Currently only the s2i build is supported if you need to run setup.py. When building with s2i, the setup.py file will be executed automatically after the dependencies have been installed.

Before we get started, configure the container registry to push the image to the container registry. You can use the following command to configure the container registry:

  1. export FUNC_REGISTRY=<your-container-registry>

In this case, we will use the s2i build by adding the flag -b=s2i, and -v to see the verbose output.

  1. func build -b=s2i -v

When the build is complete, you will see the following output:

  1. 🙌 Function built: <Your container registry username>/sentiment-analysis-app:latest

This command will build the function and push the image to the container registry. After the build is complete, you can run the function using the following command:


Troubleshooting

❗Error: '/home/Kuack/Documents/knative/docs/code-samples' does not contain an initialized function

Solution: You may want to check whether you are in the correct directory.
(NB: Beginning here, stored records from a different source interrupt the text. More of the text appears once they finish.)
$ cat src/rtl/vga_timing_gen.sv
// ---------------------------------------------------------------------------
// vga_timing_gen
//
// Purpose:
//   Generates the raster timing for a VGA-style display from one system
//   clock. A prescaler divides ClkPort down to the pixel rate. The horizontal
//   and vertical counters walk the line and the frame. Each line and each
//   frame runs in this order: active, front porch, sync, back porch.
//   Sync and bright are registered from the *next* counter values, so they
//   change on the same edge as hCount/vCount.
//   Motion logic runs on ClkPort, gated by frame_tick/move_tick, so no
//   derived clocks are needed.
//
// Optional feature:
//   `define VGA_TIMING_FRAME_CNT_EN to build the 16-bit frame counter and
//   the MOVE_FRAMES move divider. Without it, frame_count is 0 and move_tick
//   mirrors frame_tick.
//
// Ports:
//   ClkPort      in   system clock (single domain)
//   Reset        in   asynchronous, active-high reset
//   hSync        out  horizontal sync, SYNC_POL level during the sync region
//   vSync        out  vertical sync, SYNC_POL level during the sync region
//   bright       out  high inside the visible area
//   hCount       out  pixel index in the line, 0..H_TOTAL-1
//   vCount       out  line index in the frame, 0..V_TOTAL-1
//   pix_en       out  one-cycle pulse marking each pixel advance
//   frame_tick   out  one-cycle pulse when the frame wraps to (0,0)
//   move_tick    out  one-cycle pulse every MOVE_FRAMES frames
//   frame_count  out  frames since reset, modulo 2^16
// ---------------------------------------------------------------------------
module vga_timing_gen #(
    parameter int H_ACTIVE    = 640,
    parameter int H_FP        = 16,
    parameter int H_SYNC      = 96,
    parameter int H_BP        = 48,
    parameter int V_ACTIVE    = 480,
    parameter int V_FP        = 10,
    parameter int V_SYNC      = 2,
    parameter int V_BP        = 33,
    parameter int PIX_DIV     = 4,
    parameter bit SYNC_POL    = 1'b0,
    parameter int CNT_W       = 10,
    parameter int MOVE_FRAMES = 1
) (
    input  logic             ClkPort,
    input  logic             Reset,
    output logic             hSync,
    output logic             vSync,
    output logic             bright,
    output logic [CNT_W-1:0] hCount,
    output logic [CNT_W-1:0] vCount,
    output logic             pix_en,
    output logic             frame_tick,
    output logic             move_tick,
    output logic [15:0]      frame_count
);

    localparam int H_TOTAL = H_ACTIVE + H_FP + H_SYNC + H_BP;
    localparam int V_TOTAL = V_ACTIVE + V_FP + V_SYNC + V_BP;

    localparam logic [3:0]       PRESC_MAX = 4'(PIX_DIV - 1);
    localparam logic [CNT_W-1:0] H_LAST    = CNT_W'(H_TOTAL - 1);
    localparam logic [CNT_W-1:0] V_LAST    = CNT_W'(V_TOTAL - 1);

    // Region bounds are compared one bit wider than the counters. An
    // exclusive end bound may then equal 2**CNT_W without wrapping.
    localparam logic [CNT_W:0] H_ACT_END  = (CNT_W+1)'(H_ACTIVE);
    localparam logic [CNT_W:0] H_SYNC_BEG = (CNT_W+1)'(H_ACTIVE + H_FP);
    localparam logic [CNT_W:0] H_SYNC_END = (CNT_W+1)'(H_ACTIVE + H_FP + H_SYNC);
    localparam logic [CNT_W:0] V_ACT_END  = (CNT_W+1)'(V_ACTIVE);
    localparam logic [CNT_W:0] V_SYNC_BEG = (CNT_W+1)'(V_ACTIVE + V_FP);
    localparam logic [CNT_W:0] V_SYNC_END = (CNT_W+1)'(V_ACTIVE + V_FP + V_SYNC);

    // The counters reset to (0,0), which lies in the visible area whenever
    // one exists.
    localparam bit BRIGHT_RST = (H_ACTIVE > 0) && (V_ACTIVE > 0);

    // Elaboration-time parameter checks
    if (PIX_DIV < 1 || PIX_DIV > 16) begin : g_bad_pix_div
        $error("vga_timing_gen: PIX_DIV must be in 1..16");
    end
    if (MOVE_FRAMES < 1 || MOVE_FRAMES > 255) begin : g_bad_move_frames
        $error("vga_timing_gen: MOVE_FRAMES must be in 1..255");
    end
    if ((H_TOTAL - 1) >= (2 ** CNT_W) || (V_TOTAL - 1) >= (2 ** CNT_W)) begin : g_bad_cnt_w
        $error("vga_timing_gen: CNT_W too narrow for H_TOTAL-1 / V_TOTAL-1");
    end

    logic [3:0]       presc_q;
    logic [CNT_W-1:0] h_q;
    logic [CNT_W-1:0] v_q;
    logic [CNT_W-1:0] h_nxt;
    logic [CNT_W-1:0] v_nxt;
    logic             frame_wrap;
    logic             h_in_sync;
    logic             v_in_sync;
    logic             in_active;
    logic             hsync_q;
    logic             vsync_q;
    logic             bright_q;
    logic             frame_tick_q;

    // pix_en comes straight from the prescaler. With PIX_DIV=1 it would be
    // stuck high, so it is also gated by Reset. This keeps it quiet while
    // the block is held in reset.
    assign pix_en = ~Reset & (presc_q == PRESC_MAX);

    always_comb begin
        h_nxt      = h_q;
        v_nxt      = v_q;
        frame_wrap = 1'b0;
        if (pix_en) begin
            if (h_q == H_LAST) begin
                h_nxt = '0;
                if (v_q == V_LAST) begin
                    v_nxt      = '0;
                    frame_wrap = 1'b1;
                end else begin
                    v_nxt = v_q + 1'b1;
                end
            end else begin
                h_nxt = h_q + 1'b1;
            end
        end
        h_in_sync = ({1'b0, h_nxt} >= H_SYNC_BEG) && ({1'b0, h_nxt} < H_SYNC_END);
        v_in_sync = ({1'b0, v_nxt} >= V_SYNC_BEG) && ({1'b0, v_nxt} < V_SYNC_END);
        in_active = ({1'b0, h_nxt} < H_ACT_END) && ({1'b0, v_nxt} < V_ACT_END);
    end

    always_ff @(posedge ClkPort or posedge Reset) begin
        if (Reset) begin
            presc_q      <= 4'd0;
            h_q          <= '0;
            v_q          <= '0;
            hsync_q      <= ~SYNC_POL;
            vsync_q      <= ~SYNC_POL;
            bright_q     <= BRIGHT_RST;
            frame_tick_q <= 1'b0;
        end else begin
            presc_q      <= (presc_q == PRESC_MAX) ? 4'd0 : presc_q + 4'd1;
            h_q          <= h_nxt;
            v_q          <= v_nxt;
            hsync_q      <= h_in_sync ? SYNC_POL : ~SYNC_POL;
            vsync_q      <= v_in_sync ? SYNC_POL : ~SYNC_POL;
            bright_q     <= in_active;
            frame_tick_q <= frame_wrap;
        end
    end

    assign hCount     = h_q;
    assign vCount     = v_q;
    assign hSync      = hsync_q;
    assign vSync      = vsync_q;
    assign bright     = bright_q;
    assign frame_tick = frame_tick_q;

`ifdef VGA_TIMING_FRAME_CNT_EN
    logic [7:0]  move_cnt_q;
    logic        move_tick_q;
    logic [15:0] frame_cnt_q;

    // Both registers update on the same edge that raises frame_tick.
    // move_tick and the new frame_count are therefore visible in the
    // frame_tick cycle itself.
    always_ff @(posedge ClkPort or posedge Reset) begin
        if (Reset) begin
            move_cnt_q  <= 8'd0;
            move_tick_q <= 1'b0;
            frame_cnt_q <= 16'd0;
        end else begin
            move_tick_q <= 1'b0;
            if (frame_wrap) begin
                frame_cnt_q <= frame_cnt_q + 16'd1;
                if (move_cnt_q == 8'(MOVE_FRAMES - 1)) begin
                    move_cnt_q  <= 8'd0;
                    move_tick_q <= 1'b1;
                end else begin
                    move_cnt_q <= move_cnt_q + 8'd1;
                end
            end
        end
    end

    assign move_tick   = move_tick_q;
    assign frame_count = frame_cnt_q;
`else
    assign move_tick   = frame_tick_q;
    assign frame_count = 16'd0;
`endif

endmodule

$ cat config.mk
export PLATFORM = sky130hd
export DESIGN_NAME = vga_timing_gen
export DESIGN_NICKNAME = d
export VERILOG_FILES = /design/src/rtl/vga_timing_gen.sv
export SDC_FILE = /design/constraint.sdc
export NUM_CORES = 1
export LEC_CHECK = 0
export ABC_AREA = 0
export BUFFER_PORTS_ARGS = -buffer_cell sky130_fd_sc_hd__buf_2
export CAP_MARGIN = 40
export CORE_MARGIN = 2
export CORE_UTILIZATION = 51
export CTS_CLUSTER_DIAMETER = 50
export DETAILED_ROUTE_END_ITERATION = 12
export GPL_ROUTABILITY_DRIVEN = 0
export PLACE_DENSITY = 0.78
export SYNTH_ARGS = -nofsm -noshare
export SYNTH_HDL_FRONTEND = slang
export SYNTH_SLANG_ARGS = --single-unit
$ cat constraint.sdc
create_clock -name ClkPort -period 2.6 [get_ports ClkPort]
set_input_delay 0.26 -clock ClkPort [delete_from_list [all_inputs] [get_ports ClkPort]]
set_output_delay 0.26 -clock ClkPort [all_outputs]
set_load 0.01 [all_outputs]
==> impl_metrics.ini, run 1 <==
[worst_hold_path]
hp-class = input port to async pin

[critical_path]
worstPathCellList = dlygate4sd3_1 -> buf_2 -> or4b_4 -> inv_8 -> nand4_4 -> or3_4 -> xnor2_1 -> and4_1 -> a211oi_2
cp-start-kind = input port
path_delay_family = simple AND/OR/NAND/NOR gates
cp_data_required_time_ps = 2860
worstPathArrival_ps = 2750
worstSetupPathType = input port to flip-flop
cp_slowest_cell = or4b_4
cp-end-kind = flip-flop
timing.critical_path.buf_inv = 3
path_max_fanout = 9
slowest_delay_ps = 580

[finish]
multiInputGateArea_um2 = 742
finish.net_count = 197
syn_to_final_growth_pct = 11.0
drive_above_1_share = 0.279
regArea_um2 = 704
num_antenna_cells = 0
layout.cells.non_filler = 223
fill_cells = 272
final_cell_area_um2 = 1750

[synth]
syn_area_um2 = 1580
synth.ff_latch_count = 28
avgSynthCellArea_um2 = 9.81
synth_largest_area_cell = dfrtp_1
synthCells = 161
synth_edf_count = 0
ys_seq_area_frac = 0.446
ys_top_cells_by_count = dfrtp_1, buf_4, nand2_1
synthTopCellsByArea = dfrtp_1, buf_4, dfstp_2, xnor2_1, nand2_1
synth.most_common_cell = dfrtp_1
synth.distinct_cells = 39
async_flop_share = 1.00
yosys_warnings = 0
ys.flop_type = dfrtp_1
synth_top_area_frac = 0.396

[clock_network]
cts_tree = yes
clk_latency_ps = 330
root_buffer = clkbuf_4
cts_buffers = 3
cts_max_path_buffers = 2
clk_pin_slew_ps = 150
cts_sinks = 28
htree_levels = 1

[detailed_routing]
drc = 0
vias_per_cell = 5.27
ant_nets = 0
drt_iter0_markers = 50
wl_per_cell_um = 13.3
wl_mm = 2.96
vias = 1176
firstDrtPassIters = 4

[global_route]
antenna_found_initial = 0
grt_pass1_vias = 1037
grt_start_max_net_pins = 20
track_usage = 0.176
grt_overflow = 0
grt_pass1_wl_mm = 4.73

[floorplanning]
die_w_um = 59.6
num_rows = 20
start_util = 0.526
die_y_um = 59.6
dieArea_um2 = 3560
pin_count = 44
core_region_area_um2 = 3000

[sta]
setup_viol = 0
fmax_mhz = 402
maxSlewViolCount = 0
maxSlewHeadroom = 0.665
fin_crit_sh = 0.957
rsz0062_at_grt = no
tightest_slew_ps = 497
hold_violations = 0
period_needed_ps = 2490
skew_ps = 2.87
setup_tns_ps = 0

[place]
placed_cells = 216
portBuffers = 27
dpl_cell_area_um2 = 1680
dp_hpwl_mm = 2.28

[power_and_ir_drop]
powerDensity_nw_per_um2 = 454
peakVddDrop_mv = 0.248
p_leak_nw = 0.896

[run]
maxCapViolations = 0

[run_status]
status = finished, final reports clean
==> power by group <==
group	internal, mW	switching, mW	total, mW
Clock	0.0858	0.129	0.215
Sequential	0.459	0.0274	0.486
Combinational	0.0394	0.0567	0.0961
Total	0.584	0.213	0.797
==> timing repair <==
item	in CTS	in global routing
setup buffers	1	1
hold buffers	1	0
hold endpoints to repair	8	0
gates cloned	0	0
pin swaps	0	0
gates resized for setup	0	3
endpoints found under the setup margin	1	1
==> worst reg2reg max path: cells and delay by family (launching register included) <==
| family | cells | cell delay (ps) |
|---|---|---|
| and+or+nand+nor | 4 | 1310 |
| DFF | 1 | 400 |
| AOI/OAI and AO/OA | 1 | 220 |
| adders and majority gates | 1 | 210 |
| xor gates and xnor gates | 1 | 150 |
| buffers and inverters | 1 | 100 |
==> layout by cell type, fill, tap and decap left out, types with 2 or more instances in the layout <==
| cell type | n |
|---|---|
| conb_1 | 16 |
| nor2_1 | 8 |
| nand3_1 | 11 |
| a21oi_1 | 6 |
| dfstp_2 | 3 |
| buf_2 | 27 |
| nand2_1 | 15 |
| and4_2 | 2 |
| dfrtp_1 | 25 |
| and3_1 | 5 |
| xor2_1 | 2 |
| nand4_1 | 7 |
| a21o_2 | 2 |
| or3_4 | 2 |
| o21ai_0 | 5 |
| xnor2_1 | 8 |
| and4_1 | 3 |
| clkbuf_4 | 3 |
| buf_4 | 2 |
| or3_2 | 2 |
| ha_1 | 3 |
| nor3_1 | 5 |
| inv_1 | 8 |
==> registers in the layout (all words and copies together) (netlist names) <==
| register | flops |
|---|---|
| vCount | 10 |
| hSync | 1 |
| hCount | 10 |
| frame_tick | 1 |
| vSync | 1 |
| presc_q | 4 |
| bright | 1 |
==> final cells by class <==
cell class / count / area share
clock buffer: 4 / 0.0207
inverter: 9 / 0.0236
multi-input combinational: 118 / 0.423
sequential: 28 / 0.402
tap: 33 / 0.0236
timing repair buffer: 31 / 0.107
==> cell families (layout without fill, tap and decap cells) <==
group,after synthesis,in the layout,share of synthesized area
AND/OR/NAND/NOR,69,69,0.261
buffers and inverters,30,44,0.128
flip-flops,28,28,0.446
AO/OA/AOI/OAI,18,18,0.0697
XOR/XNOR,10,10,0.0555
adder cells (fa/ha/maj),4,4,0.0317
other,1,16,0.00237
multiplexers,1,1,0.00634
==> per-stage QoR <==
step | hold WS [ps] | util | total power, mW | setup slack (ps)
2_1_floorplan | 323 | - | 0.565 | 322
3_3_place_gp | 438 | 0.550 | 0.582 | 231
3_5_place_dp | 306 | 0.559 | 0.590 | 54.3
4_1_cts | 477 | 0.577 | 0.801 | 26.2
5_1_grt | 511 | 0.584 | 0.828 | 37.2
6_report | 470 | 0.584 | 0.797 | 113
==> routing by layer <==
layer,up-vias,GRT usage,share of wire
met5,-,0,0
met4,0,0.0603,0.014
met3,4,0.0262,0.042
met2,36,0.272,0.47
met1,547,0.251,0.48
li1,589,-,-
==> final timing paths <==
path / startpoint / end / slack, ps / depth (start not counted)
min in group ClkPort: presc_q[0] / presc_q[0] / 480 / 1
min: Reset / presc_q[2] / 470 / 3
max in group asynchronous: Reset / bright / 1600 / 4
min reg2reg: presc_q[0] / presc_q[0] / 480 / 1
max reg2reg: presc_q[0] / bright / 150 / 8
max: Reset / bright / 110 / 9
Note: power is estimated with default switching activity, not from simulation.
==> run 2, diff against run 1 <==
--- a/config.mk
+++ b/config.mk
@@ -8,12 +8,14 @@
 export ABC_AREA = 0
 export BUFFER_PORTS_ARGS = -buffer_cell sky130_fd_sc_hd__buf_2
 export CAP_MARGIN = 40
+export CELL_PAD_IN_SITES_DETAIL_PLACEMENT = 1
+export CELL_PAD_IN_SITES_GLOBAL_PLACEMENT = 2
 export CORE_MARGIN = 2
-export CORE_UTILIZATION = 51
+export CORE_UTILIZATION = 31
 export CTS_CLUSTER_DIAMETER = 50
 export DETAILED_ROUTE_END_ITERATION = 12
 export GPL_ROUTABILITY_DRIVEN = 0
-export PLACE_DENSITY = 0.78
+export PLACE_DENSITY_LB_ADDON = 0.1
 export SYNTH_ARGS = -nofsm -noshare
 export SYNTH_HDL_FRONTEND = slang
 export SYNTH_SLANG_ARGS = --single-unit
==> run 2 against run 1 <==
Against the previous run:
- clock skew is 2.5 ps higher
- total power up 16%
- non-clock buffer count decreased by 2
- cell area rose by 2.0%
- register-to-register slack barely moved
- global-route usage is 3.6 points lower
- count of clock-buffer cells in the layout down 1
- via count is 3.1% higher
==> impl_metrics.ini, run 2 (synthesis gave the netlist of run 1 again) <==
[critical_path]
reg2reg_depth = 8
cp-start-kind = flip-flop
path_max_fanout = 11
cp-end-kind = flip-flop
rr_endpoint = bright
r2r-start = presc_q[0]
worstPathArrival_ps = 2640
worstSetupPathType = flip-flop to flip-flop
r2r_slack_ps = 160
cp_data_required_time_ps = 2800

[finish]
multiInputGateArea_um2 = 737
fill_cells = 595
regArea_um2 = 704
finish.net_count = 195
num_antenna_cells = 0
most-common-layout-cells = buf_2, dfrtp_1, conb_1, nand2_1, nand3_1
syn_to_final_growth_pct = 13.2
layout_commonest_cell = buf_2
final_cell_area_um2 = 1790
layout.cells.non_filler = 255
drive_above_1_share = 0.271

[floorplanning]
start_util = 0.328
die_y_um = 75.4
num_rows = 25
core_region_area_um2 = 4820
die_w_um = 75.4
pin_count = 44
dieArea_um2 = 5680

[run_status]
status = finished, final reports clean

[sta]
rsz0062_at_grt = no
fin_crit_sh = 0.940
fmax_mhz = 409
setup_tns_ps = 0
skew_ps = 5.41
hold_violations = 0
fin_ws_ps = 157
maxSlewViolCount = 0
setup_viol = 0
period_needed_ps = 2440

[place]
placed_cells = 250
portBuffers = 27
place_worst_setup_slack_ps = 93.5
dp_hpwl_mm = 2.85
dpl_cell_area_um2 = 1700

[power_and_ir_drop]
internal_power_uw = 699
peakVddDrop_mv = 0.250
p_clk_frac = 0.372
powerDensity_nw_per_um2 = 516
switching_share = 0.243
p_switching_uw = 224
comb_power_share = 0.099
power_frac_seq = 0.529
p_leak_nw = 0.893

[detailed_routing]
vias_per_cell = 4.75
wl_mm = 3.68
drt_iter0_markers = 53
drc = 0
wl_per_cell_um = 14.4
firstDrtPassIters = 4
vias = 1212
ant_nets = 0

[global_route]
grt_overflow = 0
grt_start_max_net_pins = 29
grt_pass1_vias = 1193
busiest_layer = met2
groute.layer.met1.usage = 0.193
grt.met3_usage = 0.0159
groute.layer.met2.usage = 0.240
antenna_found_initial = 0
track_usage = 0.140
grt_pass1_wl_mm = 6.03

[clock_network]
clk_latency_ps = 270
cts_max_path_buffers = 2
root_buffer = clkbuf_8
cts_sinks = 28
cts_tree = yes
htree_levels = 1
clk_pin_slew_ps = 100
cts_buffers = 3

[worst_hold_path]
hp-class = input port to async pin

[run]
maxCapViolations = 0
[run 2: repair_timing]
action,CTS,global route
hold buffers,0,0
buffers inserted,0,1
hold endpoints to repair,0,0
setup endpoints to repair,0,1
gates resized for setup,0,2
[run 2: worst max-delay path by stage]
stage / from / endpoint / slack, ps
2_1_floorplan: presc_q[0] / vSync / 320
6_report: presc_q[0] / bright / 160
3_3_place_gp: presc_q[0] / bright / 210
4_1_cts: presc_q[0] / bright / 70
3_5_place_dp: presc_q[0] / bright / 90
5_1_grt: presc_q[0] / bright / 20
[run 2: power by group through the flow]
stage	combinational (mW)	clock, mW	sequential [mW]
2_1_floorplan	0.0628	0	0.502
3_3_place_gp	0.0926	0	0.495
3_5_place_dp	0.0928	0	0.496
4_1_cts	0.0927	0.361	0.488
5_1_grt	0.105	0.370	0.493
6_report	0.0912	0.343	0.488
[run 2: area by class of cell]
type / count / area share
clock inverter: 1 / 0.0168
multi-input combinational: 118 / 0.412
clock buffer: 3 / 0.0231
tap: 67 / 0.0469
sequential: 28 / 0.394
inverter: 9 / 0.0231
timing repair buffer: 29 / 0.0840
[run 2: routing by layer]
layer,wire length (um),vias to the layer above
met5,0,-
met4,0,0
met3,94,0
met2,1810,23
met1,1780,605
li1,-,584
[run 2: worst max-delay path: stages, from the launching register on]
cell and delay, ps:
dfrtp_1 390, ha_2 210, or4b_4 530, inv_8 110, nand4_4 150, or3_1 400, xnor2_1 150, and4_1 230
a211oi_2 200
[run 2: metrics by stage]
stage / hold WS [ps] / util / total power [mW]
floorplan: 323 / - / 0.565
global placement: 368 / 0.353 / 0.588
detailed placement: 372 / 0.353 / 0.589
CTS: 59.0 / 0.368 / 0.941
global route: 93.8 / 0.371 / 0.967
finish: 49.5 / 0.371 / 0.923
You can use the following command to check the current directory. If you are in the right directory, and the error still occurs, try to check your func.yaml, as it has to contain the field created and the right timestamp to be treated as a valid Knative Function.


  1. func run -b=s2i -v

In the future, you can skip the step of func build, because func run will automatically build the function for you.

You will see the following output if the function is running successfully:

  1. function up-to-date. Force rebuild with --build
  2. Running
  3. on host port 8080
  4. ---> Running application from script (app.sh) ...

Knative Function has an easy way to simulate the CloudEvent, you can use the following command to simulate the CloudEvent and test your function out:

  1. func invoke -f=cloudevent --data='{"reviewText": "I love Knative so much"}' --content-type=application/json --type="new-review-comment" -v

where the -f flag indicates the type of the data, is either HTTP or cloudevent, and the --data flag is the input text. You can read more about func invoke here.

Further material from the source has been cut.